-- TASK OBJECTIVE --
Could you copy every record below exactly as it is written?

-- DATA TO USE --
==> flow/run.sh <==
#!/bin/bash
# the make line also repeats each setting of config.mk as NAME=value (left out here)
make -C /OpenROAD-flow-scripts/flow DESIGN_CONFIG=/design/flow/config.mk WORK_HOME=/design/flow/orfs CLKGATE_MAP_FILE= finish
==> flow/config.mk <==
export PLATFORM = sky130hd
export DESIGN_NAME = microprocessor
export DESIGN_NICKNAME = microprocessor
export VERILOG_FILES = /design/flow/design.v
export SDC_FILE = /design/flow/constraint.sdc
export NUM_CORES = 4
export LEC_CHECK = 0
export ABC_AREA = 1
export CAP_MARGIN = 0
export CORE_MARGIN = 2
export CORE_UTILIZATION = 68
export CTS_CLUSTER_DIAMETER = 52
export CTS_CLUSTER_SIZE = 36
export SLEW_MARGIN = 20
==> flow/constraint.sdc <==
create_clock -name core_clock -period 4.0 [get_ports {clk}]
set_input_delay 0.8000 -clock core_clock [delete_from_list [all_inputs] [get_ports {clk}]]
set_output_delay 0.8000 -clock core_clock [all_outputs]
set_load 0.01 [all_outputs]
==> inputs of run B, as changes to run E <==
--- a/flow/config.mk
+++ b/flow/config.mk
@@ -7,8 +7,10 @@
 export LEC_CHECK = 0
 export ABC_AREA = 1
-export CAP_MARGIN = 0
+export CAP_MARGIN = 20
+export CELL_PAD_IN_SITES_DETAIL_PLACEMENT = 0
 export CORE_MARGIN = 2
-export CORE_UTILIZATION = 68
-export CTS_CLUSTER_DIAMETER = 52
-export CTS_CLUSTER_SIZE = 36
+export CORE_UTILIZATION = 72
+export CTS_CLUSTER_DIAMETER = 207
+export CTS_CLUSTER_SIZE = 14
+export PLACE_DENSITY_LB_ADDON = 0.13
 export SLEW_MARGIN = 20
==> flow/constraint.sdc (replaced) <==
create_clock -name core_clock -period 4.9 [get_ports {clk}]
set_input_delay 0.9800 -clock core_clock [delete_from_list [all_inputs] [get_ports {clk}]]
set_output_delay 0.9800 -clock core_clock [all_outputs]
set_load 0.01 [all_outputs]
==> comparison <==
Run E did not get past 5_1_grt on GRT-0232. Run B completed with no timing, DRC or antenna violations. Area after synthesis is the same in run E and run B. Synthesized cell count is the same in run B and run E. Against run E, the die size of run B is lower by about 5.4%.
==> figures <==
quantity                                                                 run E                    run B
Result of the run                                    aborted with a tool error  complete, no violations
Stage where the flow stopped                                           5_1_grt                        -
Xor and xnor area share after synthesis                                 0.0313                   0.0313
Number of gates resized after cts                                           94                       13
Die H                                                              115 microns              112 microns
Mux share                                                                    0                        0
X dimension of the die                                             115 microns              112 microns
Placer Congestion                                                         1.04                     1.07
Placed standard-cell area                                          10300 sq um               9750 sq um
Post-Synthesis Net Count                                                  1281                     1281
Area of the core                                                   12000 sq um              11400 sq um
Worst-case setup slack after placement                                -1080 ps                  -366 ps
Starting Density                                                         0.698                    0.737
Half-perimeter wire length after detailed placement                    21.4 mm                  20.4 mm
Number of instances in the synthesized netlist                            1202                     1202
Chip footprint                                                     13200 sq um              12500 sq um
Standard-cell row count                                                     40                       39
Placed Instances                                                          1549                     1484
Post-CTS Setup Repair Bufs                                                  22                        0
## try-yarrow
// mipse
module mipse(
input clk, rst_n,
input [32-1:0] instr,
input [32-1:0] readdata,
output reg [32-1:0] pc,
output [32-1:0] aluout,
output [32-1:0] writedata,
output memwrite);
Settings: LEC_CHECK=0, CAP_MARGIN=20, CORE_MARGIN=2, CORE_UTILIZATION=58, CTS_CLUSTER_SIZE=37, SLEW_MARGIN=20; clock period 8.13 ns.
run.sh (not shown) runs the stock make flow with config.mk's settings and CLKGATE_MAP_FILE=.
try-yarrow ran in full, but the layout does not pass; the checks complain about setup timing.
Input-level comparison between try-quartz and try-yarrow:
--- a/flow/config.mk
+++ b/flow/config.mk
@@ -8,5 +8,4 @@
 export CAP_MARGIN = 20
 export CORE_MARGIN = 2
-export CORE_UTILIZATION = 58
-export CTS_CLUSTER_SIZE = 37
+export CORE_UTILIZATION = 40
 export SLEW_MARGIN = 20
==> flow/constraint.sdc <==
create_clock -name core_clock -period 10.0 [get_ports {clk}]
set_input_delay 2.0000 -clock core_clock [delete_from_list [all_inputs] [get_ports {clk}]]
set_output_delay 2.0000 -clock core_clock [all_outputs]
set_load 0.01 [all_outputs]
### Flow results
try-quartz: no failed stages, no open violations at the end. try-yarrow → try-quartz: layout overhead on the synthesized area dropped 4.6 points, register-to-register slack climbed 1170 ps, setup slack after placement climbed 1620 ps. In the final reports, the cell area of try-quartz is smaller than that of try-yarrow. try-quartz vs try-yarrow: die area up in try-quartz.
Input-level comparison between try-lagoon and try-quartz:
--- a/flow/config.mk
+++ b/flow/config.mk
@@ -6,6 +6,15 @@
 export NUM_CORES = 4
 export LEC_CHECK = 0
+export ABC_AREA = 1
 export CAP_MARGIN = 20
+export CELL_PAD_IN_SITES_DETAIL_PLACEMENT = 0
+export CELL_PAD_IN_SITES_GLOBAL_PLACEMENT = 0
+export CORE_ASPECT_RATIO = 1.1
 export CORE_MARGIN = 2
-export CORE_UTILIZATION = 40
-export SLEW_MARGIN = 20
+export CORE_UTILIZATION = 72
+export CTS_CLUSTER_DIAMETER = 336
+export CTS_CLUSTER_SIZE = 72
+export PLACE_DENSITY = 0.36
+export SETUP_SLACK_MARGIN = 3.51
+export SLEW_MARGIN = 10
+export TNS_END_PERCENT = 90
==> flow/constraint.sdc <==
create_clock -name core_clock -period 12.8 [get_ports {clk}]
set_input_delay 2.5600 -clock core_clock [delete_from_list [all_inputs] [get_ports {clk}]]
set_output_delay 2.5600 -clock core_clock [all_outputs]
set_load 0.01 [all_outputs]
[summary]
- Flow for try-lagoon halted at 5_1_grt, error code GRT-0232.
- try-lagoon against try-quartz: worst-case setup slack after placement rose by 2340 ps; chip area line of the yosys report has increased; die area fell by about 40%.
- Share of cell area taken by muxes after synthesis, try-quartz and try-lagoon: higher on try-quartz
--- input diff try-lagoon..try-juniper ---
==> flow/config.mk <==
export PLATFORM = sky130hd
export DESIGN_NAME = mipse
export DESIGN_NICKNAME = mipse
export VERILOG_FILES = /design/flow/design.v
export SDC_FILE = /design/flow/constraint.sdc
export NUM_CORES = 4
export LEC_CHECK = 0
export CAP_MARGIN = 20
export CORE_MARGIN = 2
export CORE_UTILIZATION = 58
export CTS_CLUSTER_SIZE = 36
export SLEW_MARGIN = 20
==> flow/constraint.sdc <==
create_clock -name core_clock -period 8.17 [get_ports {clk}]
set_input_delay 1.6340 -clock core_clock [delete_from_list [all_inputs] [get_ports {clk}]]
set_output_delay 1.6340 -clock core_clock [all_outputs]
set_load 0.01 [all_outputs]
[summary]
try-juniper ran in full, but the layout does not pass; the checks complain about setup timing. Cmp try-juniper vs try-lagoon: post-synthesis instance total lower in try-juniper. Die size in try-juniper is 0.023 mm^2 above try-lagoon. The x dimension of the die of try-juniper exceeds that of try-lagoon by about 14%. Area after synthesis in try-juniper is 4.9% below try-lagoon.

-- WRITTEN ANSWER --
==> flow/run.sh <==
#!/bin/bash
# the make line also repeats each setting of config.mk as NAME=value (left out here)
make -C /OpenROAD-flow-scripts/flow DESIGN_CONFIG=/design/flow/config.mk WORK_HOME=/design/flow/orfs CLKGATE_MAP_FILE= finish
==> flow/config.mk <==
export PLATFORM = sky130hd
export DESIGN_NAME = microprocessor
export DESIGN_NICKNAME = microprocessor
export VERILOG_FILES = /design/flow/design.v
export SDC_FILE = /design/flow/constraint.sdc
export NUM_CORES = 4
export LEC_CHECK = 0
export ABC_AREA = 1
export CAP_MARGIN = 0
export CORE_MARGIN = 2
export CORE_UTILIZATION = 68
export CTS_CLUSTER_DIAMETER = 52
export CTS_CLUSTER_SIZE = 36
export SLEW_MARGIN = 20
==> flow/constraint.sdc <==
create_clock -name core_clock -period 4.0 [get_ports {clk}]
set_input_delay 0.8000 -clock core_clock [delete_from_list [all_inputs] [get_ports {clk}]]
set_output_delay 0.8000 -clock core_clock [all_outputs]
set_load 0.01 [all_outputs]
==> inputs of run B, as changes to run E <==
--- a/flow/config.mk
+++ b/flow/config.mk
@@ -7,8 +7,10 @@
 export LEC_CHECK = 0
 export ABC_AREA = 1
-export CAP_MARGIN = 0
+export CAP_MARGIN = 20
+export CELL_PAD_IN_SITES_DETAIL_PLACEMENT = 0
 export CORE_MARGIN = 2
-export CORE_UTILIZATION = 68
-export CTS_CLUSTER_DIAMETER = 52
-export CTS_CLUSTER_SIZE = 36
+export CORE_UTILIZATION = 72
+export CTS_CLUSTER_DIAMETER = 207
+export CTS_CLUSTER_SIZE = 14
+export PLACE_DENSITY_LB_ADDON = 0.13
 export SLEW_MARGIN = 20
==> flow/constraint.sdc (replaced) <==
create_clock -name core_clock -period 4.9 [get_ports {clk}]
set_input_delay 0.9800 -clock core_clock [delete_from_list [all_inputs] [get_ports {clk}]]
set_output_delay 0.9800 -clock core_clock [all_outputs]
set_load 0.01 [all_outputs]
==> comparison <==
Run E did not get past 5_1_grt on GRT-0232. Run B completed with no timing, DRC or antenna violations. Area after synthesis is the same in run E and run B. Synthesized cell count is the same in run B and run E. Against run E, the die size of run B is lower by about 5.4%.
==> figures <==
quantity                                                                 run E                    run B
Result of the run                                    aborted with a tool error  complete, no violations
Stage where the flow stopped                                           5_1_grt                        -
Xor and xnor area share after synthesis                                 0.0313                   0.0313
Number of gates resized after cts                                           94                       13
Die H                                                              115 microns              112 microns
Mux share                                                                    0                        0
X dimension of the die                                             115 microns              112 microns
Placer Congestion                                                         1.04                     1.07
Placed standard-cell area                                          10300 sq um               9750 sq um
Post-Synthesis Net Count                                                  1281                     1281
Area of the core                                                   12000 sq um              11400 sq um
Worst-case setup slack after placement                                -1080 ps                  -366 ps
Starting Density                                                         0.698                    0.737
Half-perimeter wire length after detailed placement                    21.4 mm                  20.4 mm
Number of instances in the synthesized netlist                            1202                     1202
Chip footprint                                                     13200 sq um              12500 sq um
Standard-cell row count                                                     40                       39
Placed Instances                                                          1549                     1484
Post-CTS Setup Repair Bufs                                                  22                        0
## try-yarrow
// mipse
module mipse(
input clk, rst_n,
input [32-1:0] instr,
input [32-1:0] readdata,
output reg [32-1:0] pc,
output [32-1:0] aluout,
output [32-1:0] writedata,
output memwrite);
Settings: LEC_CHECK=0, CAP_MARGIN=20, CORE_MARGIN=2, CORE_UTILIZATION=58, CTS_CLUSTER_SIZE=37, SLEW_MARGIN=20; clock period 8.13 ns.
run.sh (not shown) runs the stock make flow with config.mk's settings and CLKGATE_MAP_FILE=.
try-yarrow ran in full, but the layout does not pass; the checks complain about setup timing.
Input-level comparison between try-quartz and try-yarrow:
--- a/flow/config.mk
+++ b/flow/config.mk
@@ -8,5 +8,4 @@
 export CAP_MARGIN = 20
 export CORE_MARGIN = 2
-export CORE_UTILIZATION = 58
-export CTS_CLUSTER_SIZE = 37
+export CORE_UTILIZATION = 40
 export SLEW_MARGIN = 20
==> flow/constraint.sdc <==
create_clock -name core_clock -period 10.0 [get_ports {clk}]
set_input_delay 2.0000 -clock core_clock [delete_from_list [all_inputs] [get_ports {clk}]]
set_output_delay 2.0000 -clock core_clock [all_outputs]
set_load 0.01 [all_outputs]
### Flow results
try-quartz: no failed stages, no open violations at the end. try-yarrow → try-quartz: layout overhead on the synthesized area dropped 4.6 points, register-to-register slack climbed 1170 ps, setup slack after placement climbed 1620 ps. In the final reports, the cell area of try-quartz is smaller than that of try-yarrow. try-quartz vs try-yarrow: die area up in try-quartz.
Input-level comparison between try-lagoon and try-quartz:
--- a/flow/config.mk
+++ b/flow/config.mk
@@ -6,6 +6,15 @@
 export NUM_CORES = 4
 export LEC_CHECK = 0
+export ABC_AREA = 1
 export CAP_MARGIN = 20
+export CELL_PAD_IN_SITES_DETAIL_PLACEMENT = 0
+export CELL_PAD_IN_SITES_GLOBAL_PLACEMENT = 0
+export CORE_ASPECT_RATIO = 1.1
 export CORE_MARGIN = 2
-export CORE_UTILIZATION = 40
-export SLEW_MARGIN = 20
+export CORE_UTILIZATION = 72
+export CTS_CLUSTER_DIAMETER = 336
+export CTS_CLUSTER_SIZE = 72
+export PLACE_DENSITY = 0.36
+export SETUP_SLACK_MARGIN = 3.51
+export SLEW_MARGIN = 10
+export TNS_END_PERCENT = 90
==> flow/constraint.sdc <==
create_clock -name core_clock -period 12.8 [get_ports {clk}]
set_input_delay 2.5600 -clock core_clock [delete_from_list [all_inputs] [get_ports {clk}]]
set_output_delay 2.5600 -clock core_clock [all_outputs]
set_load 0.01 [all_outputs]
[summary]
- Flow for try-lagoon halted at 5_1_grt, error code GRT-0232.
- try-lagoon against try-quartz: worst-case setup slack after placement rose by 2340 ps; chip area line of the yosys report has increased; die area fell by about 40%.
- Share of cell area taken by muxes after synthesis, try-quartz and try-lagoon: higher on try-quartz
--- input diff try-lagoon..try-juniper ---
==> flow/config.mk <==
export PLATFORM = sky130hd
export DESIGN_NAME = mipse
export DESIGN_NICKNAME = mipse
export VERILOG_FILES = /design/flow/design.v
export SDC_FILE = /design/flow/constraint.sdc
export NUM_CORES = 4
export LEC_CHECK = 0
export CAP_MARGIN = 20
export CORE_MARGIN = 2
export CORE_UTILIZATION = 58
export CTS_CLUSTER_SIZE = 36
export SLEW_MARGIN = 20
==> flow/constraint.sdc <==
create_clock -name core_clock -period 8.17 [get_ports {clk}]
set_input_delay 1.6340 -clock core_clock [delete_from_list [all_inputs] [get_ports {clk}]]
set_output_delay 1.6340 -clock core_clock [all_outputs]
set_load 0.01 [all_outputs]
[summary]
try-juniper ran in full, but the layout does not pass; the checks complain about setup timing. Cmp try-juniper vs try-lagoon: post-synthesis instance total lower in try-juniper. Die size in try-juniper is 0.023 mm^2 above try-lagoon. The x dimension of the die of try-juniper exceeds that of try-lagoon by about 14%. Area after synthesis in try-juniper is 4.9% below try-lagoon.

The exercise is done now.